Task objective ▸ Write out every line below that includes the word "ideal".

Dataset entries

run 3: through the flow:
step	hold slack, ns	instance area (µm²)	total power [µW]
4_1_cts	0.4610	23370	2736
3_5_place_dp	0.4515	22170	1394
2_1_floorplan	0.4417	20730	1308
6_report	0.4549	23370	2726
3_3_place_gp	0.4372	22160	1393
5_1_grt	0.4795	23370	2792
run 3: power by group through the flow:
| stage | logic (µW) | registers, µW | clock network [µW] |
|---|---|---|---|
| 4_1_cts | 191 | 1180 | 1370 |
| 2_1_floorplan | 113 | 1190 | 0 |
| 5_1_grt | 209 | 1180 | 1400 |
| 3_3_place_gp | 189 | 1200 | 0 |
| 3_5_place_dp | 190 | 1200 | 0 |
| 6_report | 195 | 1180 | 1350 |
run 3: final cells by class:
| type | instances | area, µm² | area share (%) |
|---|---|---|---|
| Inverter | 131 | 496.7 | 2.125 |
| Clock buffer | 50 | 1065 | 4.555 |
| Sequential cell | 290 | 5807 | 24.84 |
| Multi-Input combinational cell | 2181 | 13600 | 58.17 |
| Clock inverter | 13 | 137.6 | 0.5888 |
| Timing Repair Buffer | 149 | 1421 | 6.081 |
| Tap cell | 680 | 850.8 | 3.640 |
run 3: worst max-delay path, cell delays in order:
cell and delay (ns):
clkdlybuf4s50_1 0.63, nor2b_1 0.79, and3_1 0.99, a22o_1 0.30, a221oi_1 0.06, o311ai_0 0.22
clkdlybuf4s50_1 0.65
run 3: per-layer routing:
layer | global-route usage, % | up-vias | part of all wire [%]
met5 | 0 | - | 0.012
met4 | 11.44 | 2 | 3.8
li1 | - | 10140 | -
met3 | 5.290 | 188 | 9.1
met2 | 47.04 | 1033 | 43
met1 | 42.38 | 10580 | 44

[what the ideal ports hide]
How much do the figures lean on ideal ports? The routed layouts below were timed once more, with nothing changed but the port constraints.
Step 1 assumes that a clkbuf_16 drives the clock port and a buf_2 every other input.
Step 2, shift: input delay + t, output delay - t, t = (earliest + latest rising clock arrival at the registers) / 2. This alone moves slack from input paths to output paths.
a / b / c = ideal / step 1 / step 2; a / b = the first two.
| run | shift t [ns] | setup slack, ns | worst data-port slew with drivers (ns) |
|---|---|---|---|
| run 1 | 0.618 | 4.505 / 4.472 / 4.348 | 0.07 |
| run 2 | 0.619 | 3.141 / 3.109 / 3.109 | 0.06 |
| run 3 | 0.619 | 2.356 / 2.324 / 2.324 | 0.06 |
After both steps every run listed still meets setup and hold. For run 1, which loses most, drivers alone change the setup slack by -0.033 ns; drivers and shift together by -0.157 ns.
From an optimization exercise on the open Yosys and OpenROAD flow, aimed at small area, a short achievable clock period and few clock cycles; shortcuts taken in it are not production practice.
Function was checked by simulation only, so behaviour that the tests miss may differ from the original.
No activity file was given, so power comes from the tool's default toggle rates.

**flow/config.mk**
```make
export PLATFORM = sky130hd
export DESIGN_NAME = max17320_uce
export DESIGN_NICKNAME = max17320_uce
export VERILOG_FILES = /design/flow/design.v
export SDC_FILE = /design/flow/constraint.sdc
export NUM_CORES = 4
export LEC_CHECK = 0
export CAP_MARGIN = 20
export CORE_MARGIN = 2
export CORE_UTILIZATION = 40
export PLACE_DENSITY = 0.6
export SLEW_MARGIN = 20
```
**flow/constraint.sdc**
```tcl
create_clock -name core_clock -period 13.5 [get_ports {clk}]
set_input_delay 2.7000 -clock core_clock [delete_from_list [all_inputs] [get_ports {clk}]]
set_output_delay 2.7000 -clock core_clock [all_outputs]
set_load 0.01 [all_outputs]
```
**flow/design.v**
```verilog
module max17320_uce (
    input  wire        clk,
    input  wire        rst,         
    input  wire        cmd_valid,
    input  wire [31:0] cmd_word,
    output wire        cmd_ready,
    output reg         rsp_valid,
    output wire [31:0] res_o,
    output wire [31:0] aux_o,
    output wire [15:0] stat_o,
    output wire [31:0] errval_o
);
    localparam [7:0] OP_LDRS  = 8'h01, OP_LDP   = 8'h02, OP_CLRE  = 8'h03,
                     OP_CVOLT = 8'h10, OP_CPCT  = 8'h11, OP_CTEMP = 8'h12,
                     OP_CCAP  = 8'h13, OP_CCUR  = 8'h14, OP_CTIME = 8'h15,
                     OP_CVTHB = 8'h16, OP_ETEMP = 8'h17, OP_PCFG  = 8'h20,
                     OP_VVTH  = 8'h30, OP_EVTHB = 8'h31, OP_EVTH  = 8'h32,
                     OP_PACK  = 8'h33, OP_PACKS = 8'h34, OP_UNPK  = 8'h35,
                     OP_UNPKS = 8'h36, OP_DVTH  = 8'h37;
    localparam [2:0] ERR_OK = 3'd0, ERR_INVAL = 3'd1, ERR_ILLEGAL = 3'd2,
                     ERR_NOTCAL = 3'd3, ERR_CALLOCK = 3'd4;
    localparam [15:0] MASK_THTYPE  = 16'h0020;
    localparam [15:0] MASK_CPV     = 16'h00C0;
    localparam [15:0] MASK_REGMODE = 16'h0300;
    localparam [15:0] MASK_CADENCE = 16'h0C00;
    localparam integer DIV_BITS = 29;
    reg [15:0] p0, p1, p2, p3, p4, p5;
    reg [15:0] rsense;
    reg [31:0] res, aux, errval;
    reg [2:0]  st_err;
    reg        st_rv, st_calv, st_se;
    assign res_o    = res;
    assign aux_o    = aux;
    assign errval_o = errval;
    assign stat_o   = {10'd0, st_se, st_calv, st_rv, st_err};
    reg        busy;       
    reg        div_run;    
    reg [4:0]  div_cnt;    
    reg [31:0] cmd_q;      
    reg [28:0] div_num;    
    reg [15:0] div_rem;    
    reg        div_neg;    
    assign cmd_ready = ~busy;
    wire [7:0]  opc = cmd_q[31:24];
    wire [7:0]  sel = cmd_q[23:16];
    wire [15:0] imm = cmd_q[15:0];
    function valid_vth;
        input [15:0] v;
        begin
            valid_vth = (v[15] == 1'b0) && (v <= 16'd5100) && ((v % 16'd20) == 16'd0);
        end
    endfunction
    function [7:0] vth_byte;
        input [15:0] v;
        reg [15:0] q;
        begin
            q = v / 16'd20;
            vth_byte = q[7:0];
        end
    endfunction
    reg legal;
    always @(*) begin
        case (opc)
            OP_LDRS, OP_CVOLT, OP_CPCT, OP_CTEMP, OP_CCAP, OP_CCUR, OP_CTIME,
            OP_CVTHB, OP_ETEMP, OP_VVTH, OP_EVTHB, OP_UNPK, OP_UNPKS, OP_DVTH:
                legal = (sel == 8'h00);
            OP_LDP:
                legal = (cmd_q[23:19] == 5'd0) && (cmd_q[18:16] <= 3'd5);
            OP_CLRE, OP_PCFG, OP_EVTH, OP_PACK, OP_PACKS:
                legal = (cmd_q[23:0] == 24'd0);
            default:
                legal = 1'b0;
        endcase
    end
    wire is_div = legal && st_calv && ((opc == OP_CCAP) || (opc == OP_CCUR));
    wire [15:0] imm_abs  = imm[15] ? (~imm + 16'd1) : imm;
    wire [28:0] cap_num  = imm * 29'd5000;
    wire [28:0] cur_num  = imm_abs * 29'd15625;
    wire [16:0] div_shift = {div_rem, div_num[28]};
    wire [16:0] div_diff  = div_shift - {1'b0, rsense};
    wire        div_qbit  = ~div_diff[16];
    wire [15:0] div_rem_n = div_qbit ? div_diff[15:0] : div_shift[15:0];
    wire [31:0] div_q = div_neg ? (32'd0 - {3'd0, div_num}) : {3'd0, div_num};
    wire [31:0] div_r = div_neg ? (32'd0 - {16'd0, div_rem}) : {16'd0, div_rem};
    reg        fail;
    reg [2:0]  fcode;
    reg [31:0] finfo;
    reg        compute;    
    reg [31:0] r_val, a_val;
    always @(*) begin
        fail    = 1'b0;
        fcode   = ERR_OK;
        finfo   = 32'd0;
        compute = 1'b1;
        r_val   = 32'd0;
        a_val   = 32'd0;
        if (!legal) begin
            fail  = 1'b1;
            fcode = ERR_ILLEGAL;
            finfo = cmd_q;
        end else begin
            case (opc)
                OP_LDRS: begin
                    compute = 1'b0;
                    if (st_calv) begin
                        fail = 1'b1; fcode = ERR_CALLOCK; finfo = {16'd0, imm};
                    end else if (imm == 16'd0) begin
                        fail = 1'b1; fcode = ERR_INVAL; finfo = 32'd0;
                    end
                end
                OP_LDP, OP_CLRE: begin
                    compute = 1'b0;
                end
                OP_CVOLT: r_val = imm * 32'd625;
                OP_CPCT:  r_val = {16'd0, imm};
                OP_CTEMP: r_val = {{16{imm[15]}}, imm};
                OP_CCAP, OP_CCUR: begin
                    if (!st_calv) begin
                        fail = 1'b1; fcode = ERR_NOTCAL; finfo = {16'd0, imm};
                    end else begin
                        r_val = div_q;
                        a_val = div_r;
                    end
                end
                OP_CTIME: r_val = imm * 32'd45;
                OP_CVTHB: begin
                    if (imm[15:8] != 8'd0) begin
                        fail = 1'b1; fcode = ERR_INVAL; finfo = {16'd0, imm};
                    end else
                        r_val = imm[7:0] * 32'd20;
                end
                OP_ETEMP: r_val = {16'd0, imm};
                OP_PCFG: begin
                    if (p0 < 16'd2 || p0 > 16'd4) begin
                        fail = 1'b1; fcode = ERR_INVAL; finfo = {16'd0, p0};
                    end else if (p1 > 16'd4) begin
                        fail = 1'b1; fcode = ERR_INVAL; finfo = {16'd0, p1};
                    end else if ((p2 & ~MASK_THTYPE) != 16'd0) begin
                        fail = 1'b1; fcode = ERR_INVAL; finfo = {16'd0, p2};
                    end else if ((p3 & ~MASK_CPV) != 16'd0) begin
                        fail = 1'b1; fcode = ERR_INVAL; finfo = {16'd0, p3};
                    end else if ((p4 & ~MASK_REGMODE) != 16'd0) begin
                        fail = 1'b1; fcode = ERR_INVAL; finfo = {16'd0, p4};
                    end else if ((p5 & ~MASK_CADENCE) != 16'd0) begin
                        fail = 1'b1; fcode = ERR_INVAL; finfo = {16'd0, p5};
                    end else
                        r_val = {16'd0, ((p0 - 16'd2) | (p1 << 2) | p2 | p3 | p4 | p5)};
                end
                OP_VVTH: r_val = {31'd0, valid_vth(imm)};
                OP_EVTHB: begin
                    if (!valid_vth(imm)) begin
                        fail = 1'b1; fcode = ERR_INVAL; finfo = {{16{imm[15]}}, imm};
                    end else
                        r_val = {24'd0, vth_byte(imm)};
                end
                OP_EVTH: begin
                    if (!valid_vth(p0)) begin
                        fail = 1'b1; fcode = ERR_INVAL; finfo = {{16{p0[15]}}, p0};
                    end else if (!valid_vth(p1)) begin
                        fail = 1'b1; fcode = ERR_INVAL; finfo = {{16{p1[15]}}, p1};
                    end else
                        r_val = {16'd0, vth_byte(p1), vth_byte(p0)};
                end
                OP_PACK: begin
                    if (p0 > 16'd255) begin
                        fail = 1'b1; fcode = ERR_INVAL; finfo = {16'd0, p0};
                    end else if (p1 > 16'd255) begin
                        fail = 1'b1; fcode = ERR_INVAL; finfo = {16'd0, p1};
                    end else
                        r_val = {16'd0, p1[7:0], p0[7:0]};
                end
                OP_PACKS: begin
                    if ($signed(p0) < -16'sd128 || $signed(p0) > 16'sd127) begin
                        fail = 1'b1; fcode = ERR_INVAL; finfo = {{16{p0[15]}}, p0};
                    end else if ($signed(p1) < -16'sd128 || $signed(p1) > 16'sd127) begin
                        fail = 1'b1; fcode = ERR_INVAL; finfo = {{16{p1[15]}}, p1};
                    end else
                        r_val = {16'd0, p1[7:0], p0[7:0]};
                end
                OP_UNPK: begin
                    r_val = {24'd0, imm[15:8]};
                    a_val = {24'd0, imm[7:0]};
                end
                OP_UNPKS: begin
                    r_val = {{24{imm[15]}}, imm[15:8]};
                    a_val = {{24{imm[7]}}, imm[7:0]};
                end
                OP_DVTH: begin
                    r_val = imm[15:8] * 32'd20;
                    a_val = imm[7:0] * 32'd20;
                end
                default: ;
            endcase
        end
    end
    wire accept = cmd_valid && !busy;
    wire finish = busy && (div_run ? (div_cnt == 5'd0) : !is_div);
    always @(posedge clk) begin
        if (rst) begin
            busy      <= 1'b0;
            div_run   <= 1'b0;
            rsp_valid <= 1'b0;
            p0 <= 16'd0; p1 <= 16'd0; p2 <= 16'd0;
            p3 <= 16'd0; p4 <= 16'd0; p5 <= 16'd0;
            rsense  <= 16'd0;
            res     <= 32'd0;
            aux     <= 32'd0;
            errval  <= 32'd0;
            st_err  <= ERR_OK;
            st_rv   <= 1'b0;
            st_calv <= 1'b0;
            st_se   <= 1'b0;
        end else begin
            rsp_valid <= 1'b0;
            if (accept) begin
                cmd_q <= cmd_word;
                busy  <= 1'b1;
            end else if (busy && !div_run && is_div) begin
                div_run <= 1'b1;
                div_cnt <= DIV_BITS[4:0];
                div_rem <= 16'd0;
                div_num <= (opc == OP_CCUR) ? cur_num : cap_num;
                div_neg <= (opc == OP_CCUR) && imm[15];
            end else if (div_run && div_cnt != 5'd0) begin
                div_rem <= div_rem_n;
                div_num <= {div_num[27:0], div_qbit};
                div_cnt <= div_cnt - 5'd1;
            end else if (finish) begin
                busy      <= 1'b0;
                div_run   <= 1'b0;
                rsp_valid <= 1'b1;
                if (fail) begin
                    st_err <= fcode;
                    errval <= finfo;
                    st_se  <= 1'b1;
                    st_rv  <= 1'b0;
                    res    <= 32'd0;
                    aux    <= 32'd0;
                end else begin
                    st_err <= ERR_OK;
                    errval <= 32'd0;
                    if (compute) begin
                        res   <= r_val;
                        aux   <= a_val;
                        st_rv <= 1'b1;
                    end
                    case (opc)
                        OP_LDRS: begin
                            rsense  <= imm;
                            st_calv <= 1'b1;
                        end
                        OP_LDP: begin
                            case (cmd_q[18:16])
                                3'd0: p0 <= imm;
                                3'd1: p1 <= imm;
                                3'd2: p2 <= imm;
                                3'd3: p3 <= imm;
                                3'd4: p4 <= imm;
                                default: p5 <= imm;
                            endcase
                        end
                        OP_CLRE: st_se <= 1'b0;
                        default: ;
                    endcase
                end
            end
        end
    end
endmodule
```
**flow/run.sh**
```bash
#!/bin/bash
# synth_recipe.tcl (not shown) runs the flow's synth.tcl, then flattens the netlist and writes it again
# the make line also repeats each setting of config.mk as NAME=value (left out here)
make -C /OpenROAD-flow-scripts/flow DESIGN_CONFIG=/design/flow/config.mk WORK_HOME=/design/flow/orfs CLKGATE_MAP_FILE= SYNTH_SCRIPT=/design/flow/synth_recipe.tcl finish
```
==> summary.txt <==
worst reg2reg max path: cells and delay by family, from the launching register on:
family	cells	cell delay, ns
compound gates	19	5.54
simple gates	17	4.65
mux	3	1.04
buf+inv	3	0.61
flops	1	0.42
fa+ha+maj	1	0.28
xor+xnor	1	0.17
timing repair:
item,in CTS,in global routing
pin swaps,0,10
resized for setup,1,57
cloned,0,1
hold buffers,0,0
setup endpoints to repair,78,196
buffers inserted,0,13
state kept, by name, summed over array words and instances (netlist names), 17 cells and up:
name,count
aux,17
res,30
div_num,29
cmd_q,32
errval,32
cells in the mapped netlist, drive strengths merged (55+ instances only):
cell type,instances
nor3,110
nor2,428
clkbuf,164
nor4,55
mux2i,165
xnor2,195
nand2,375
xor2,75
buf,92
edfxtp,83
ha,277
fa,120
o21ai,282
inv,334
dfxtp,200
a21oi,289
a21o,68
nand3,119
o21bai,61
path summary, 6_finish.rpt:
kind                                start  slack [ns]   endpoint
worst max-delay path             cmd_q[4]        0.66     res[5]
worst min-delay path            st_err[1]        0.45  st_err[1]
worst max register to register   cmd_q[4]        0.66     res[5]
worst min register to register  st_err[1]        0.45  st_err[1]
layout by cell type (no fill, tap or decap), types with 72 or more instances in the layout:
cell type / netlist / layout
sky130_fd_sc_hd__xor2_1: 75 / 72
sky130_fd_sc_hd__xnor2_1: 193 / 185
sky130_fd_sc_hd__inv_1: 333 / 332
sky130_fd_sc_hd__ha_1: 277 / 276
sky130_fd_sc_hd__dfxtp_1: 200 / 198
sky130_fd_sc_hd__nor3_1: 99 / 96
sky130_fd_sc_hd__nand2_1: 375 / 373
sky130_fd_sc_hd__buf_4: 41 / 182
sky130_fd_sc_hd__clkdlybuf4s50_1: 0 / 137
sky130_fd_sc_hd__mux2i_1: 163 / 163
sky130_fd_sc_hd__nand3_1: 117 / 116
sky130_fd_sc_hd__o21ai_0: 228 / 224
sky130_fd_sc_hd__edfxtp_1: 83 / 83
sky130_fd_sc_hd__nor2_1: 424 / 421
sky130_fd_sc_hd__fa_1: 120 / 120
sky130_fd_sc_hd__a21oi_1: 282 / 281
power by group through the flow:
| stage | clock network, W | registers [W] | logic, W |
|---|---|---|---|
| 6_report | 0.00101 | 0.000893 | 0.00372 |
| 5_1_grt | 0.00106 | 0.000894 | 0.00410 |
| 4_1_cts | 0.00103 | 0.000893 | 0.00365 |
| 3_5_place_dp | 0 | 0.000911 | 0.00361 |
| 3_3_place_gp | 0 | 0.000911 | 0.00361 |
| 2_1_floorplan | 0 | 0.000914 | 0.00268 |
layer usage:
layer  vias up  GRT usage [%]
met1     16700           36.2
met4         6           10.7
met2      1313           42.6
met5         -              0
li1      16300              -
met3       269           3.35
per-stage QoR:
step	util [%]	hold WS (ns)	setup slack, ns
CTS	45.2	0.452	0.239
finish	45.7	0.449	0.663
detailed placement	43.8	0.440	-0.0636
global placement	43.8	0.433	-0.181
floorplan	-	0.457	1.38
global route	45.7	0.463	-0.0352
kinds of logic after synthesis:
kind of cell             after synthesis
multiplexers                         187
flip-flops                           283
buffers and inverters                592
XOR/XNOR                             270
adder cells (fa/ha/maj)              402
AND/OR/NAND/NOR                     1415
other                                  1
AO/OA/AOI/OAI                       1278
final cells by class:
cell class,instances,area share (%)
sequential,283,16.4
timing repair buffer,319,6.90
multi-input combinational,3563,66.8
tap,1155,3.64
clock inverter,16,0.419
clock buffer,51,2.64
inverter,336,3.19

Exercise solution ▸
[what the ideal ports hide]
How much do the figures lean on ideal ports? The routed layouts below were timed once more, with nothing changed but the port constraints.
a / b / c = ideal / step 1 / step 2; a / b = the first two.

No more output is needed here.